Bipartisanship at its Worst
From a Stockholm article last year
The Carter/Bush Collaboration
New Freedom's pharma-oriented programmes have garnered considerable and broad support, including from the Carter Centre, the organisation founded by former President Jimmy Carter and best known for its human rights programmes and election monitoring. The "Carter Centre Mental Health Programme supports the spirit and findings of the President's New Freedom Commission on Mental Health report," says Thomas H Bornemann, director of the Georgia-based centre's mental health programme. He added the centre is, "engaged with a variety of partners to use the report as a platform to transform the current mental health system. Two of the programme's annual Rosalynn Carter Symposia on Mental Health Policy (2003 and 2004) are dedicated to meet the challenges of funding and achieving these goals." According to the Carter Centre, 77 percent of its budget is devoted to health programmes, with 6.6 percent of the budget going to peace activities.

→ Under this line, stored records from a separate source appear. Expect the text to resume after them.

## src/otxc_pkg.sv

```systemverilog
package otxc_pkg;
  // register offsets (byte addresses on the plain port)
  localparam logic [7:0] OTXC_TRIM_FIRST_OFS   = 8'h24;
  localparam logic [7:0] OTXC_STORE_3686L_OFS  = 8'h29;
  localparam logic [7:0] OTXC_STORE_3686H_OFS  = 8'h2a;
  localparam logic [7:0] OTXC_STORE_32ML_OFS   = 8'h2b;
  localparam logic [7:0] OTXC_STORE_32MH_OFS   = 8'h2c;
  localparam logic [7:0] OTXC_TRIM_SECOND_OFS  = 8'h2f;
  localparam logic [7:0] OTXC_PROTECT_OFS      = 8'h0a;
  localparam logic [7:0] OTXC_CTRL_OFS         = 8'h30;
  localparam logic [7:0] OTXC_STATUS_OFS       = 8'h31;
  // bit positions in the control and protect registers
  localparam int OTXC_CTRL_FASTEN_BIT  = 0;
  localparam int OTXC_CTRL_PINFN_BIT   = 1;
  localparam int OTXC_CTRL_STOP_BIT    = 2;
  localparam int OTXC_CTRL_SRCSEL_BIT  = 3;
  localparam int OTXC_CTRL_FBDIS_BIT   = 4;
  localparam int OTXC_PROT_UNLOCK_BIT  = 0;
  // reset values
  localparam logic [7:0] OTXC_TRIM_RESET  = 8'h80;
  localparam logic [7:0] OTXC_CTRL_RESET  = 8'h0c;
  // factory bytes, arbitrary values fixed at build time
  localparam logic [7:0] OTXC_FACT_3686L = 8'h5a;
  localparam logic [7:0] OTXC_FACT_3686H = 8'h3c;
  localparam logic [7:0] OTXC_FACT_32ML  = 8'ha5;
  localparam logic [7:0] OTXC_FACT_32MH  = 8'hc3;

  typedef struct packed {
    logic [7:0] addr;
    logic [7:0] wdata;
    logic       wr;
    logic       rd;
  } otxc_bus_t;

  typedef struct packed {
    logic       fastOscOn;
    logic [7:0] trimFirst;
    logic [7:0] trimSecond;
    logic       mainOscRun;
    logic       mainClkSel;
    logic       feedbackResOn;
  } otxc_clk_t;

  typedef struct packed {
    logic [7:0] trimFirst;
    logic [7:0] trimSecond;
    logic       unlock;
    logic       fastEn;
    logic       pinFn;
    logic       stopBit;
    logic       srcSel;
    logic       fbDis;
    logic       stopMode;
    logic [1:0] stopModeSync;
    logic [7:0] rdata;
    otxc_clk_t  clk;
  } otxc_state_t;
endpackage

```

## src/otxc_osc_trim_and_xin_clock_ctrl.sv

```systemverilog
// Behaviour
// read-only factory byte for 36.864 MHz, first trim target.
// second read-only factory byte for 36.864 MHz, second trim target.
// read-only factory bytes for 32 MHz, first and second trim targets.
// reset trim values give nominal 40 MHz fast oscillator.
// copying 36.864 bytes into both trims retunes the oscillator.
// copying 32 MHz bytes into both trims retunes the oscillator.
// software unlocks protect bit before writing second trim.
// software rewrites second trim only while fast oscillator off.
// main crystal clock stays stopped through and after reset.
// pin function set, then stop bit cleared starts crystal.
// source select zero routes crystal clock to cpu path.
// stop bit set halts crystal while internal clock selected.
// external clock on output pin is not stopped by stop bit.
// stop mode halts all clocks and drops feedback resistor.
// feedback disable bit set removes internal feedback resistor.
// software unlocks and stops fast oscillator before first trim write.
// four consecutive read-only factory correction bytes.
// trim writes ignored while protect bit is zero.
module otxc_osc_trim_and_xin_clock_ctrl
  import otxc_pkg::*;
(
  // clock and reset
  input  wire logic                core_clk,
  input  wire logic                rstn,
  // register port
  input  wire otxc_pkg::otxc_bus_t busIn,
  output logic [7:0]               busRdata,
  // power mode pin, asynchronous
  input  wire logic                stopModeReq,
  // oscillator controls
  output otxc_pkg::otxc_clk_t      clkCtrl
);
  import otxc_pkg::*;

  otxc_state_t stateReg;
  otxc_state_t stateNext;
  logic        trimWrOk;
  logic [7:0]  ctrlRead;

  // trim writes need the unlock bit
  assign trimWrOk = stateReg.unlock;

  // control register image, reserved bits read zero
  always_comb begin
    ctrlRead                       = 8'h00;
    ctrlRead[OTXC_CTRL_FASTEN_BIT] = stateReg.fastEn;
    ctrlRead[OTXC_CTRL_PINFN_BIT]  = stateReg.pinFn;
    ctrlRead[OTXC_CTRL_STOP_BIT]   = stateReg.stopBit;
    ctrlRead[OTXC_CTRL_SRCSEL_BIT] = stateReg.srcSel;
    ctrlRead[OTXC_CTRL_FBDIS_BIT]  = stateReg.fbDis;
  end

  // next-state logic
  always_comb begin
    stateNext              = stateReg;
    stateNext.stopModeSync = {stateReg.stopModeSync[0], stopModeReq};
    stateNext.stopMode     = stateReg.stopModeSync[1];
    stateNext.rdata        = 8'h00;
    // register writes
    if (busIn.wr) begin
      unique case (busIn.addr)
        OTXC_PROTECT_OFS: begin
          stateNext.unlock = busIn.wdata[OTXC_PROT_UNLOCK_BIT];
        end
        OTXC_TRIM_FIRST_OFS: begin
          // oscillator-off condition is software's duty, not enforced
          if (trimWrOk) begin
            stateNext.trimFirst = busIn.wdata;
          end
        end
        OTXC_TRIM_SECOND_OFS: begin
          if (trimWrOk) begin
            stateNext.trimSecond = busIn.wdata;
          end
        end
        OTXC_CTRL_OFS: begin
          stateNext.fastEn  = busIn.wdata[OTXC_CTRL_FASTEN_BIT];
          stateNext.pinFn   = busIn.wdata[OTXC_CTRL_PINFN_BIT];
          stateNext.stopBit = busIn.wdata[OTXC_CTRL_STOP_BIT];
          stateNext.srcSel  = busIn.wdata[OTXC_CTRL_SRCSEL_BIT];
          stateNext.fbDis   = busIn.wdata[OTXC_CTRL_FBDIS_BIT];
        end
        default: begin
        end
      endcase
    end
    // register reads, data one cycle later; unmapped reads zero
    if (busIn.rd) begin
      unique case (busIn.addr)
        OTXC_PROTECT_OFS:     stateNext.rdata = {7'h00, stateReg.unlock};
        OTXC_TRIM_FIRST_OFS:  stateNext.rdata = stateReg.trimFirst;
        OTXC_STORE_3686L_OFS: stateNext.rdata = OTXC_FACT_3686L;
        OTXC_STORE_3686H_OFS: stateNext.rdata = OTXC_FACT_3686H;
        OTXC_STORE_32ML_OFS:  stateNext.rdata = OTXC_FACT_32ML;
        OTXC_STORE_32MH_OFS:  stateNext.rdata = OTXC_FACT_32MH;
        OTXC_TRIM_SECOND_OFS: stateNext.rdata = stateReg.trimSecond;
        OTXC_CTRL_OFS:        stateNext.rdata = ctrlRead;
        OTXC_STATUS_OFS: begin
          stateNext.rdata = {5'h00, stateReg.stopMode,
                             stateReg.clk.mainClkSel, stateReg.clk.mainOscRun};
        end
        default:              stateNext.rdata = 8'h00;
      endcase
    end
    // oscillator outputs follow registers; stop mode overrides all but the trims
    stateNext.clk.trimFirst     = stateReg.trimFirst;
    stateNext.clk.trimSecond    = stateReg.trimSecond;
    stateNext.clk.fastOscOn     = stateReg.fastEn & ~stateReg.stopMode;
    // crystal runs only with pin function set and stop bit clear;
    // an external clock into the output pin is outside this control
    stateNext.clk.mainOscRun    = stateReg.pinFn & ~stateReg.stopBit
                                  & ~stateReg.stopMode;
    stateNext.clk.mainClkSel    = ~stateReg.srcSel & stateReg.pinFn
                                  & ~stateReg.stopMode;
    stateNext.clk.feedbackResOn = ~stateReg.fbDis & ~stateReg.stopMode;
  end

  // state register; crystal stopped from reset (stop bit set)
  always_ff @(posedge core_clk or negedge rstn) begin
    if (!rstn) begin
      stateReg                   <= '0;
      stateReg.trimFirst         <= OTXC_TRIM_RESET;
      stateReg.trimSecond        <= OTXC_TRIM_RESET;
      stateReg.stopBit           <= OTXC_CTRL_RESET[OTXC_CTRL_STOP_BIT];
      stateReg.srcSel            <= OTXC_CTRL_RESET[OTXC_CTRL_SRCSEL_BIT];
      stateReg.clk.trimFirst     <= OTXC_TRIM_RESET;
      stateReg.clk.trimSecond    <= OTXC_TRIM_RESET;
      stateReg.clk.feedbackResOn <= 1'b1;
    end else begin
      stateReg <= stateNext;
    end
  end

  assign busRdata = stateReg.rdata;
  assign clkCtrl  = stateReg.clk;
endmodule

```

Drug firms such as GlaxoSmithKline, Merck & Co, Pfizer, and Wyeth are listed as having provided one million dollars or more to the centre, as is the Robert Wood Johnson Foundation, associated with Johnson and Johnson and TMAP [The original TMAP model was funded through a grant from the Robert Wood Johnson Foundation, an outgrowth of the Johnson & Johnson pharmaceutical giant, along with money from ten other drug companies]. Queries to the Carter Centre regarding the total amounts of pharmaceutical industry funding, the programmes that that money was applied to and the industry's influence on the centre's policy, were not answered.
So what do you get when you cross an elephant and a donkey? $17,464,028 contributed to the 2004 campaigns from pharmaceutical companies.